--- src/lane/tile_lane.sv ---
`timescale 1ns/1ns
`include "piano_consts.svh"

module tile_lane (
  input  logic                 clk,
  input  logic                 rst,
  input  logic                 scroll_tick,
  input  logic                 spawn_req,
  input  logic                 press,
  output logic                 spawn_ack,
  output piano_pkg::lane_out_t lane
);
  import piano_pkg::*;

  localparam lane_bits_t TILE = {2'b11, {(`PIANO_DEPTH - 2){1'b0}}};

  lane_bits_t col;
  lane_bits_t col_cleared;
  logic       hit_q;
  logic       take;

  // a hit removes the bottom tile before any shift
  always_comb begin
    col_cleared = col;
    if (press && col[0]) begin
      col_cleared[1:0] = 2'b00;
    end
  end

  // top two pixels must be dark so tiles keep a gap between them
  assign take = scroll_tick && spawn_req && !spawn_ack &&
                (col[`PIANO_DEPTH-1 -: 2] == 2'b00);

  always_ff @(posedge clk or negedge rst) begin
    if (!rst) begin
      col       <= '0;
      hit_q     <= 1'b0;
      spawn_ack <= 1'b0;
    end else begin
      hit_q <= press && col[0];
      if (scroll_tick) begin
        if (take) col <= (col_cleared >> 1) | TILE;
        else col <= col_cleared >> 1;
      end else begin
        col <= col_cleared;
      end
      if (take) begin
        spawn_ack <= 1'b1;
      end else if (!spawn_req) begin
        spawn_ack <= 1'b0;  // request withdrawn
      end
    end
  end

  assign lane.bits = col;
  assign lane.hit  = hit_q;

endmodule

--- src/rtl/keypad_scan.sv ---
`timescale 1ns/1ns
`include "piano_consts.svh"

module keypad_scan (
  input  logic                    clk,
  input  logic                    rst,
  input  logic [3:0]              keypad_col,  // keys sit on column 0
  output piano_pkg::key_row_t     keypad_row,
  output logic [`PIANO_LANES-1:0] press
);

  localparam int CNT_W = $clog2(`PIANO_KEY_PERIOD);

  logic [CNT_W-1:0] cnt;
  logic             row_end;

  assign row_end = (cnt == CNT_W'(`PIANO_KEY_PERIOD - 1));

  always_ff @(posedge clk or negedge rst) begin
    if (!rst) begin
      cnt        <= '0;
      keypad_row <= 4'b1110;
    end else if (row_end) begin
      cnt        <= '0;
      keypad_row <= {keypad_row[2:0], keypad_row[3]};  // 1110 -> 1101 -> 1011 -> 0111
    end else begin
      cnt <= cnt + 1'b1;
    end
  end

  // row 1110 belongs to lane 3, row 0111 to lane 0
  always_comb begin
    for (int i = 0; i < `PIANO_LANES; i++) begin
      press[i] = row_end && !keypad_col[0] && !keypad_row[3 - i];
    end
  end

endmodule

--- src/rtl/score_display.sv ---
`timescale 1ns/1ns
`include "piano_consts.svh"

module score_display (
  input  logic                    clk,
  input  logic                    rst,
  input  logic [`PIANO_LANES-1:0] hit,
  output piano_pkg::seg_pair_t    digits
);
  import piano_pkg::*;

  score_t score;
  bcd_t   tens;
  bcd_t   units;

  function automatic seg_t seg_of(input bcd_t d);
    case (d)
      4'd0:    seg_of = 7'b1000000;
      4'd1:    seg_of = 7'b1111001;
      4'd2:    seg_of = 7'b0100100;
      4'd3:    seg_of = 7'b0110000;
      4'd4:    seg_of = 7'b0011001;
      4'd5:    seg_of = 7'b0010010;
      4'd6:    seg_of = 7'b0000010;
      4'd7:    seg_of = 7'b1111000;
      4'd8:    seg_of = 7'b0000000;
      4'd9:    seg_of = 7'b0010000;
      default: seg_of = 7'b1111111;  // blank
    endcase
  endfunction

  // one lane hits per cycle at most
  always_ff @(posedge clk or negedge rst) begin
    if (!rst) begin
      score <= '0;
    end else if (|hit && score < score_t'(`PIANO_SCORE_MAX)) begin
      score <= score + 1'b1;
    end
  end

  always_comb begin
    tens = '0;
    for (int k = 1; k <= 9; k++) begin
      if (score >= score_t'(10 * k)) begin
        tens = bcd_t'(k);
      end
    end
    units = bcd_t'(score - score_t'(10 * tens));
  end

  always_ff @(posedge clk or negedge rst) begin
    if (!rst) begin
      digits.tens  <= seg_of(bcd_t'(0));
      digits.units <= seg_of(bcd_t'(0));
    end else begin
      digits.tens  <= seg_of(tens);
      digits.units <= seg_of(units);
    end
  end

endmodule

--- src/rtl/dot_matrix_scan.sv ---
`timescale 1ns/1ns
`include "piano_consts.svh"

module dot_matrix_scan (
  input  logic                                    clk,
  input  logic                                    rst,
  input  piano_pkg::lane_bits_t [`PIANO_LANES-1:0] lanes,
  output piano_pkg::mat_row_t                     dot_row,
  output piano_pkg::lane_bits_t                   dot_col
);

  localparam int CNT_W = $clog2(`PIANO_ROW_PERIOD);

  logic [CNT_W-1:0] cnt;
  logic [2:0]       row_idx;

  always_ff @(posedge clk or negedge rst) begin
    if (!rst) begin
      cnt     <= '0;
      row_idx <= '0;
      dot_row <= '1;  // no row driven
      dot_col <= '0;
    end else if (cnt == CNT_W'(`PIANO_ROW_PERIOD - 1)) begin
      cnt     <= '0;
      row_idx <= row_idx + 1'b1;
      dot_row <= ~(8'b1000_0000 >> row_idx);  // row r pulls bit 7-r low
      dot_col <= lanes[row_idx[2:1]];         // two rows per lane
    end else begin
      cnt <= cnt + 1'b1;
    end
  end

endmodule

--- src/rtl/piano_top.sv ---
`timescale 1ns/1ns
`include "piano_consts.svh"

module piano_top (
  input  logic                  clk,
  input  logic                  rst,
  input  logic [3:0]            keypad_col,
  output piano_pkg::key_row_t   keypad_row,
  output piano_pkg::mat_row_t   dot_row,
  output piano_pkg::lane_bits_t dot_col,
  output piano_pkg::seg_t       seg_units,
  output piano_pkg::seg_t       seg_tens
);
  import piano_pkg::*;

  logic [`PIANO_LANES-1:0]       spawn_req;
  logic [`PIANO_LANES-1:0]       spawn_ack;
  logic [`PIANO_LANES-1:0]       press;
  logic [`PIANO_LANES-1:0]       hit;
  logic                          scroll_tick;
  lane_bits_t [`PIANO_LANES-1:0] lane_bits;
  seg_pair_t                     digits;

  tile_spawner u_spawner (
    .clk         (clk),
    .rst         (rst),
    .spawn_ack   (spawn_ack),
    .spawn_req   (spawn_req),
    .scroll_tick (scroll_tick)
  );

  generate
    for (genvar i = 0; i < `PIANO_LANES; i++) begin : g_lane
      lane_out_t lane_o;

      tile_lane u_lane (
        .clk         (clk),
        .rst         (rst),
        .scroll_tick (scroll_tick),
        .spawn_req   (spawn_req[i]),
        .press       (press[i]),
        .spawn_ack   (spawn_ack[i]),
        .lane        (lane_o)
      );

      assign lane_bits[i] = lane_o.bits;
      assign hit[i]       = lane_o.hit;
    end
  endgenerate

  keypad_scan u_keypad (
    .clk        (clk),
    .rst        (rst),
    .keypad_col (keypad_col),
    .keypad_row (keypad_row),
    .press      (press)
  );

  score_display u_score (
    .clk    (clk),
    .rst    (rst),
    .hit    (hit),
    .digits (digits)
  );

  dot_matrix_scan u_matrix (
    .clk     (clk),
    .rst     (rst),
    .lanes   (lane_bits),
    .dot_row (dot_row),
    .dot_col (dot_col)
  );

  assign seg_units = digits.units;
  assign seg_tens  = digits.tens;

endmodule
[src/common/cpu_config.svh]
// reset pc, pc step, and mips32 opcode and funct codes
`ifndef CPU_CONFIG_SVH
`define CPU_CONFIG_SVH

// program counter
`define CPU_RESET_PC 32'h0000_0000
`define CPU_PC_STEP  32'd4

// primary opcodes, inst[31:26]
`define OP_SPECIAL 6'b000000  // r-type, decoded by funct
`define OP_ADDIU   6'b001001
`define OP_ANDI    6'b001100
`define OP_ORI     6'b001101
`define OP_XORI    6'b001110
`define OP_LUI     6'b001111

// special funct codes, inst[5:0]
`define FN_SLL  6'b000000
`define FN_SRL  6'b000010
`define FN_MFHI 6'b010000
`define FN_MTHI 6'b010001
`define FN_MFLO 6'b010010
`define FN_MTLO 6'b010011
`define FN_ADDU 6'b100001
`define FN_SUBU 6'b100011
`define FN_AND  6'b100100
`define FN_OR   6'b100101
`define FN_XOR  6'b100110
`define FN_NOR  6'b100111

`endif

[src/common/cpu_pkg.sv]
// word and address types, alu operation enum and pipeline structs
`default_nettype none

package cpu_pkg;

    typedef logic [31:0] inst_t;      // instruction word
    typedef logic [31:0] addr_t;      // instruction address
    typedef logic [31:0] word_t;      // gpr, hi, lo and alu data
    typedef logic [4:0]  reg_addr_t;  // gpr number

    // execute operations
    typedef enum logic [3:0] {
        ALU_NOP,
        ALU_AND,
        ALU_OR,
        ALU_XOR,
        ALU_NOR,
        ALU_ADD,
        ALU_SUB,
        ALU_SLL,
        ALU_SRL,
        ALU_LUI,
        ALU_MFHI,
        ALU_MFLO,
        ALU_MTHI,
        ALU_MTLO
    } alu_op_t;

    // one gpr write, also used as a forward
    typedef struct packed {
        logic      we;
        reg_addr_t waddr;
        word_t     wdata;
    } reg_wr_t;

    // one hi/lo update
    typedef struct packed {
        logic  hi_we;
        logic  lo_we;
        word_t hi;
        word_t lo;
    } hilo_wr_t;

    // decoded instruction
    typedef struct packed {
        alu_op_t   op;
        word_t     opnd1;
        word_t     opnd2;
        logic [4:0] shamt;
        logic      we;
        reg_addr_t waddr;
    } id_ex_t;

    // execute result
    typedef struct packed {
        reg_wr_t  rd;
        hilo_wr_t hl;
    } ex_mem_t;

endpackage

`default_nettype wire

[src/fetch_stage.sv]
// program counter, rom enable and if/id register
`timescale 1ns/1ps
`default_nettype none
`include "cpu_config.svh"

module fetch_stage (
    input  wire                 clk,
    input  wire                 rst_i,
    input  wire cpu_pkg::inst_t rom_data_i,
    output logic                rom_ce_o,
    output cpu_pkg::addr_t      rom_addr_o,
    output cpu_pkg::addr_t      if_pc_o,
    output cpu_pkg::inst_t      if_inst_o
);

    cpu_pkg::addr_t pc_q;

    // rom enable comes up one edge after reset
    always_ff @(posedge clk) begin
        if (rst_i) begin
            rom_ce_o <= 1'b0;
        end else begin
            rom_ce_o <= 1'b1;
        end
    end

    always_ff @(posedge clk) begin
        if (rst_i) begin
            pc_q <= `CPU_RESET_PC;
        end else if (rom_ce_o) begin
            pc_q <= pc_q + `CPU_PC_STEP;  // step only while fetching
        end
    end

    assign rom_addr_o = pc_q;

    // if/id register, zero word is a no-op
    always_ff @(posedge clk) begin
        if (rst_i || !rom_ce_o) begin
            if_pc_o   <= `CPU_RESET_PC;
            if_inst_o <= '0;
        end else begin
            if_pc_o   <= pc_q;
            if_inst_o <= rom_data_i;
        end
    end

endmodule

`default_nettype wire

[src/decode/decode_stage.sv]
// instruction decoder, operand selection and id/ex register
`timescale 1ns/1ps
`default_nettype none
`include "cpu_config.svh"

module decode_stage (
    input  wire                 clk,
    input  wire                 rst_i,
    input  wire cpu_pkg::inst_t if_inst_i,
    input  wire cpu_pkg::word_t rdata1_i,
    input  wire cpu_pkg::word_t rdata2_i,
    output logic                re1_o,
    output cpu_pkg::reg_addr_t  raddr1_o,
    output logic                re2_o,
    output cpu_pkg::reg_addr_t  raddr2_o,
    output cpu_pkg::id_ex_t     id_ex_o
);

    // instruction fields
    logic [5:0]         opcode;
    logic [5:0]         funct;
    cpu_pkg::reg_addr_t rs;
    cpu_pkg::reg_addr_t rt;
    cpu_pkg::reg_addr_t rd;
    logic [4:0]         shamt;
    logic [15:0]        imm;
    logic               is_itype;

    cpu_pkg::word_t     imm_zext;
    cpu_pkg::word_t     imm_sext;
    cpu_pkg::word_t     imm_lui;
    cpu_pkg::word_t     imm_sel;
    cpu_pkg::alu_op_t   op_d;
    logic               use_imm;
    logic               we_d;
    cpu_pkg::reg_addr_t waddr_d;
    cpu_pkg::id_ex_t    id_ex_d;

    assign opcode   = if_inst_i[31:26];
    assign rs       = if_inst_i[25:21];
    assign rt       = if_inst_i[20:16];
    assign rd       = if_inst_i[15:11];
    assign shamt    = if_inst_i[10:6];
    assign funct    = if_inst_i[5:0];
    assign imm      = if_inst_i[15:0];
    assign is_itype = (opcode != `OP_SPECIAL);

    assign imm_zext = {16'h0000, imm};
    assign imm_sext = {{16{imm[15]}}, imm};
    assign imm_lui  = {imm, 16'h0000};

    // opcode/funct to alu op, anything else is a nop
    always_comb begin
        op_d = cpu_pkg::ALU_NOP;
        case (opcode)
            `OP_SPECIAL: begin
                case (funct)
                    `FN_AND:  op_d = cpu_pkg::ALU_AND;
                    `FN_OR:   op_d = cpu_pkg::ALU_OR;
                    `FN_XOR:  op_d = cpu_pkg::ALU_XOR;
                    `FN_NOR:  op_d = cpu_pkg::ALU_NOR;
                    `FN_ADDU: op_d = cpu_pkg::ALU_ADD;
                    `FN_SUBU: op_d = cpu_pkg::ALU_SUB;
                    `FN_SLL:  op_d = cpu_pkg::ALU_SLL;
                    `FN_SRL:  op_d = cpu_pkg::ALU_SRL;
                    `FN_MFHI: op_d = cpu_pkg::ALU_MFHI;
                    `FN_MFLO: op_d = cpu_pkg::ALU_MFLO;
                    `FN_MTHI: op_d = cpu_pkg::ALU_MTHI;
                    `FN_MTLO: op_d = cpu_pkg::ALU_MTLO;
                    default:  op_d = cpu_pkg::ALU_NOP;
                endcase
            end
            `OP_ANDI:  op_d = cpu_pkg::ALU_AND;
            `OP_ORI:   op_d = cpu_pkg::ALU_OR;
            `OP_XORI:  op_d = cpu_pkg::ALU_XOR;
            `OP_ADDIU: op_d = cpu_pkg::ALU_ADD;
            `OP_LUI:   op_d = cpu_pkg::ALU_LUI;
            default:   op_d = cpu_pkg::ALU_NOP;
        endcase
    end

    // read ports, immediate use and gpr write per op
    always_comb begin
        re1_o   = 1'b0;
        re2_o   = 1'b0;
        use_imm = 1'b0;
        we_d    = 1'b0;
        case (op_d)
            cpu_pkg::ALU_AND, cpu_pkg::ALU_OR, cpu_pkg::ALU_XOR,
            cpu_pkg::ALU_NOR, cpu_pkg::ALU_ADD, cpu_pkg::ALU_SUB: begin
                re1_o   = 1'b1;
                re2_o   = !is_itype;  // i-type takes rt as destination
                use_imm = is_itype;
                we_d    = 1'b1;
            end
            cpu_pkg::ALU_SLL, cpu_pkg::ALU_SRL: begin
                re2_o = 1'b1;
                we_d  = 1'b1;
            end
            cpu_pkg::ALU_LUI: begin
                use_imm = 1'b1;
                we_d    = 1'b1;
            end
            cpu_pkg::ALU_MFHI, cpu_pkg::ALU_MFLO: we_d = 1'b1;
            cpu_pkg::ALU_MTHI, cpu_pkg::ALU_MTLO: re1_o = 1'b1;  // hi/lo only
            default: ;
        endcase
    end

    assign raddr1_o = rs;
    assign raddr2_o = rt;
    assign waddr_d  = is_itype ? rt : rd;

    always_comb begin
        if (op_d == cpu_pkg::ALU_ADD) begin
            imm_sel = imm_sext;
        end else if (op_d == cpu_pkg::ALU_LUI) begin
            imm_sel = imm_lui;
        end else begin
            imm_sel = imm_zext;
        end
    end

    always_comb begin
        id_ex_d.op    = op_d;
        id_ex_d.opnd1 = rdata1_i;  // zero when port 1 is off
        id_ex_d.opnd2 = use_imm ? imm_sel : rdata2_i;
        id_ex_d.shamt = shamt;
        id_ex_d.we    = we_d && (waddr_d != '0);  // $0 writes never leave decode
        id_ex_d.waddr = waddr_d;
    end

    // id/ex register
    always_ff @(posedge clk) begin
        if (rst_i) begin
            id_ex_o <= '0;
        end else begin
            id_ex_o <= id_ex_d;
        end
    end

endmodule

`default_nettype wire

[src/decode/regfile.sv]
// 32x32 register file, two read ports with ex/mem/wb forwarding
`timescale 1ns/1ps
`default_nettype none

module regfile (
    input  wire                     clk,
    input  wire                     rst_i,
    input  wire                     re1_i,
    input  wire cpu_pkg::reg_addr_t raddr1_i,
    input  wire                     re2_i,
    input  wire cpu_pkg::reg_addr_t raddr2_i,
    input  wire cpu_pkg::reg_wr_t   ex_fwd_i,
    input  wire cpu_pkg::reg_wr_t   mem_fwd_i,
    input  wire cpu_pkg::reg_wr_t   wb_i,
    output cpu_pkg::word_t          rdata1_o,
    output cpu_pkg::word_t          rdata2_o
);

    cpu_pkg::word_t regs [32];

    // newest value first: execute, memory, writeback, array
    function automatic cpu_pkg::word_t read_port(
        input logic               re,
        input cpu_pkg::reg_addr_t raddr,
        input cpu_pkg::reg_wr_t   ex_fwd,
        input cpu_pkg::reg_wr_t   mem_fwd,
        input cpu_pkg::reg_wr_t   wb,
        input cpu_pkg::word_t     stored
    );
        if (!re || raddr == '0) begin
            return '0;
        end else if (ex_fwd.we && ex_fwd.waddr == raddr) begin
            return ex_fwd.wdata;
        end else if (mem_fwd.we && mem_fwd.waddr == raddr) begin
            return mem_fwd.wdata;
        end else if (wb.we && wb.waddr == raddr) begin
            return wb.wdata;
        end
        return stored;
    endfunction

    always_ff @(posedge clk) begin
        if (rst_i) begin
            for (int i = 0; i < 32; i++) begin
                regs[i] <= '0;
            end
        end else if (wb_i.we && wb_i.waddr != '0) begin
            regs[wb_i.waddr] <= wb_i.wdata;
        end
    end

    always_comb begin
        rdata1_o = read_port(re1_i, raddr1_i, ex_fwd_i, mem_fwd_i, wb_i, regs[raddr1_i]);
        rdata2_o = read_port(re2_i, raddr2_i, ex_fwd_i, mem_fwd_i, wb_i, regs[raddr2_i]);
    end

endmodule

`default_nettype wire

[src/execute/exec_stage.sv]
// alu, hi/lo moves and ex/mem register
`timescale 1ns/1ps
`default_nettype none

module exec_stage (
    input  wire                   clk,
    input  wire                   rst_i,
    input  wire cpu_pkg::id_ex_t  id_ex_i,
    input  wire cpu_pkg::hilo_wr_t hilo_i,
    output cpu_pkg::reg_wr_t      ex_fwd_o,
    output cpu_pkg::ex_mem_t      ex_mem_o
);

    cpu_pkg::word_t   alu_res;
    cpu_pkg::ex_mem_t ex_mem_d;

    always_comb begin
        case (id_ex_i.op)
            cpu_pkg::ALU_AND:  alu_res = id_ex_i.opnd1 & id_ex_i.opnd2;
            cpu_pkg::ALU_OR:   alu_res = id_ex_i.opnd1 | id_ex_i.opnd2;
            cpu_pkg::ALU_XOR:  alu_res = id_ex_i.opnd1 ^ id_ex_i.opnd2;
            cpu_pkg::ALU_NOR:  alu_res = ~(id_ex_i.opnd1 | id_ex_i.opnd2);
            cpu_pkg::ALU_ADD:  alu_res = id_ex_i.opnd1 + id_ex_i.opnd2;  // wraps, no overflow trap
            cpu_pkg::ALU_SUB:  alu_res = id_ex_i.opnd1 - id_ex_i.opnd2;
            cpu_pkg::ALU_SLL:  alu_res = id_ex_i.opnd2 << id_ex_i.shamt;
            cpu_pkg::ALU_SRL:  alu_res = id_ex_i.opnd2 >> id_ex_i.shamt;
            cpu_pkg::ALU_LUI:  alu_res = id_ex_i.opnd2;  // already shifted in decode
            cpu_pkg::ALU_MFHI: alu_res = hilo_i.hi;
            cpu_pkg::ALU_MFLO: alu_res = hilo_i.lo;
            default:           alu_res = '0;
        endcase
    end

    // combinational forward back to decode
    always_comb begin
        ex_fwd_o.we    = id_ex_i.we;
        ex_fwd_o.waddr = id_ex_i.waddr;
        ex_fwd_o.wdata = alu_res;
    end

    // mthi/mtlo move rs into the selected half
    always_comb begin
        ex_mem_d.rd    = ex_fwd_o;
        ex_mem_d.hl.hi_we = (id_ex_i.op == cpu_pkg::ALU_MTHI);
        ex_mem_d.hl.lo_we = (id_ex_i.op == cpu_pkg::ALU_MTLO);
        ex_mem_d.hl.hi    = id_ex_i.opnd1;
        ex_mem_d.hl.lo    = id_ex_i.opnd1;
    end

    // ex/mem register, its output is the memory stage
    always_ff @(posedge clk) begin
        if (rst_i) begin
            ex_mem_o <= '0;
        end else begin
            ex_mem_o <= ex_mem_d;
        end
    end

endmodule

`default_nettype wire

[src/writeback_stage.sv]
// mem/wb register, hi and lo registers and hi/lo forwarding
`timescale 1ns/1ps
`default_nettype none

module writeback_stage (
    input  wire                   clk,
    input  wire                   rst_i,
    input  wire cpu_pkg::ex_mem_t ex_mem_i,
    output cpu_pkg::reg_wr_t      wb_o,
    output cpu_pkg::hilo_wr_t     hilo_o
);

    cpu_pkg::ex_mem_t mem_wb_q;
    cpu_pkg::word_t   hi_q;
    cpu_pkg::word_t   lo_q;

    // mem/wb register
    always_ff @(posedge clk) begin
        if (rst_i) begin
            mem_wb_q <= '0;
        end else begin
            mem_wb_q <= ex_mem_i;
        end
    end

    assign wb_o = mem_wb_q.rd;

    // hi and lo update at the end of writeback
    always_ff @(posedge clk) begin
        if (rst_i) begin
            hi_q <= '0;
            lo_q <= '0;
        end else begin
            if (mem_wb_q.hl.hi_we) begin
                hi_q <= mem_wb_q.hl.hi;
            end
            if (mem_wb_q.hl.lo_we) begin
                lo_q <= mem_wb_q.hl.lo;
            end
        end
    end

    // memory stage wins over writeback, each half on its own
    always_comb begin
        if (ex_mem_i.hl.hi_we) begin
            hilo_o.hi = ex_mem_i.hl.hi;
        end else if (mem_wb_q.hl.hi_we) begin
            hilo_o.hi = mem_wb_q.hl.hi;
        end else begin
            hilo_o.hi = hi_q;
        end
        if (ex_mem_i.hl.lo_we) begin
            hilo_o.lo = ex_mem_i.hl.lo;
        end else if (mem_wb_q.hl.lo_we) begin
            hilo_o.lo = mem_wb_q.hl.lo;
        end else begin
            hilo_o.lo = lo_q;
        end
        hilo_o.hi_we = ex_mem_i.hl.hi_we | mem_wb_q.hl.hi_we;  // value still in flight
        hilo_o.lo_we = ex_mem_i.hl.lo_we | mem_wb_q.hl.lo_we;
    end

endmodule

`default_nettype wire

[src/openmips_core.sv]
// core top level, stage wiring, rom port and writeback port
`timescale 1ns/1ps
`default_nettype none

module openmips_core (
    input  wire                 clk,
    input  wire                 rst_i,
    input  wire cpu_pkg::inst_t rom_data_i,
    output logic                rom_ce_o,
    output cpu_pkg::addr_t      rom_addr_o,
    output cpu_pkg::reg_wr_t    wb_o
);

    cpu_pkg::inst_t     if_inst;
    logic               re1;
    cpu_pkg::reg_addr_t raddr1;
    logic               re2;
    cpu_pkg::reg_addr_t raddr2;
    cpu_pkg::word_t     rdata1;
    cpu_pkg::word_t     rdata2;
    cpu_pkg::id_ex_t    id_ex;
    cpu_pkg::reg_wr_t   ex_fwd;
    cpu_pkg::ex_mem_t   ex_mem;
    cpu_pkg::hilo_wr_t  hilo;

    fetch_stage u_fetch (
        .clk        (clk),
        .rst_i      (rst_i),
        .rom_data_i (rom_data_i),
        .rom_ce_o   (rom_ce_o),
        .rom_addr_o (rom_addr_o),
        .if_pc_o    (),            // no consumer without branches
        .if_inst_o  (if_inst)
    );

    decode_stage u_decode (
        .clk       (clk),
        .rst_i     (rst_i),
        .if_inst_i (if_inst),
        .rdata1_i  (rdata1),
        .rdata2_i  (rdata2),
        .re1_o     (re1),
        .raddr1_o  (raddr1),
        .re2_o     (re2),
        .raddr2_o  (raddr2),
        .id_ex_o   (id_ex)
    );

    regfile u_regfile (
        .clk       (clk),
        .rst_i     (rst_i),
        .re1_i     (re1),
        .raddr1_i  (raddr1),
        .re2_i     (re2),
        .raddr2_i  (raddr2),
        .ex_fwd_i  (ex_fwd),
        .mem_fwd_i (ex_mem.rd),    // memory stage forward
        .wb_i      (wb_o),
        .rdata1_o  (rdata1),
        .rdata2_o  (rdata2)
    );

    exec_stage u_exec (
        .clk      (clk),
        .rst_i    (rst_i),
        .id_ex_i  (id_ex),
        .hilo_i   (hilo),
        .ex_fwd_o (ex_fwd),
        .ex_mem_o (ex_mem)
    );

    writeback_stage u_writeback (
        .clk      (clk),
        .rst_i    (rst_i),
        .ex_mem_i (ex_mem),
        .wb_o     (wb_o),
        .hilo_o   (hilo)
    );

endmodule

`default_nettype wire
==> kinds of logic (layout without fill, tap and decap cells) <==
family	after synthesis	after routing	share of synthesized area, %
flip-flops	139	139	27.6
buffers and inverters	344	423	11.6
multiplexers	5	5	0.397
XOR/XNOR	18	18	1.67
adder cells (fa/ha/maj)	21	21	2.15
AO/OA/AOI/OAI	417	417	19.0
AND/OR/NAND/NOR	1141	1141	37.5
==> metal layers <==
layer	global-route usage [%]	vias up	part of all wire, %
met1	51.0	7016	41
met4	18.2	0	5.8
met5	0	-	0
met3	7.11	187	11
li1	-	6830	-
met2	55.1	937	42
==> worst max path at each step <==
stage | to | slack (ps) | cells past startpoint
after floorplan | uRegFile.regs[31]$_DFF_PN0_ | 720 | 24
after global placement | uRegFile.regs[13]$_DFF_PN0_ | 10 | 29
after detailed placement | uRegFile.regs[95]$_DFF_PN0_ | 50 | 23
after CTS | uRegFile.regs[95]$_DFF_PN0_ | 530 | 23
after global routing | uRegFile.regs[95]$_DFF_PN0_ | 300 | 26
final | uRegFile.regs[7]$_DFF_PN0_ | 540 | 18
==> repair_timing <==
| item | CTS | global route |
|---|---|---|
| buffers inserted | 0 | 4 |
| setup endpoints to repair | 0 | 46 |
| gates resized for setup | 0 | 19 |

* * * * * * *

ACTIVITY -
For this exercise, please copy exactly the lines of the material above from its first line through the line where "if (take) begin" appears.

RESPONSE AREA -
--- src/lane/tile_lane.sv ---
`timescale 1ns/1ns
`include "piano_consts.svh"

module tile_lane (
  input  logic                 clk,
  input  logic                 rst,
  input  logic                 scroll_tick,
  input  logic                 spawn_req,
  input  logic                 press,
  output logic                 spawn_ack,
  output piano_pkg::lane_out_t lane
);
  import piano_pkg::*;

  localparam lane_bits_t TILE = {2'b11, {(`PIANO_DEPTH - 2){1'b0}}};

  lane_bits_t col;
  lane_bits_t col_cleared;
  logic       hit_q;
  logic       take;

  // a hit removes the bottom tile before any shift
  always_comb begin
    col_cleared = col;
    if (press && col[0]) begin
      col_cleared[1:0] = 2'b00;
    end
  end

  // top two pixels must be dark so tiles keep a gap between them
  assign take = scroll_tick && spawn_req && !spawn_ack &&
                (col[`PIANO_DEPTH-1 -: 2] == 2'b00);

  always_ff @(posedge clk or negedge rst) begin
    if (!rst) begin
      col       <= '0;
      hit_q     <= 1'b0;
      spawn_ack <= 1'b0;
    end else begin
      hit_q <= press && col[0];
      if (scroll_tick) begin
        if (take) col <= (col_cleared >> 1) | TILE;
        else col <= col_cleared >> 1;
      end else begin
        col <= col_cleared;
      end
      if (take) begin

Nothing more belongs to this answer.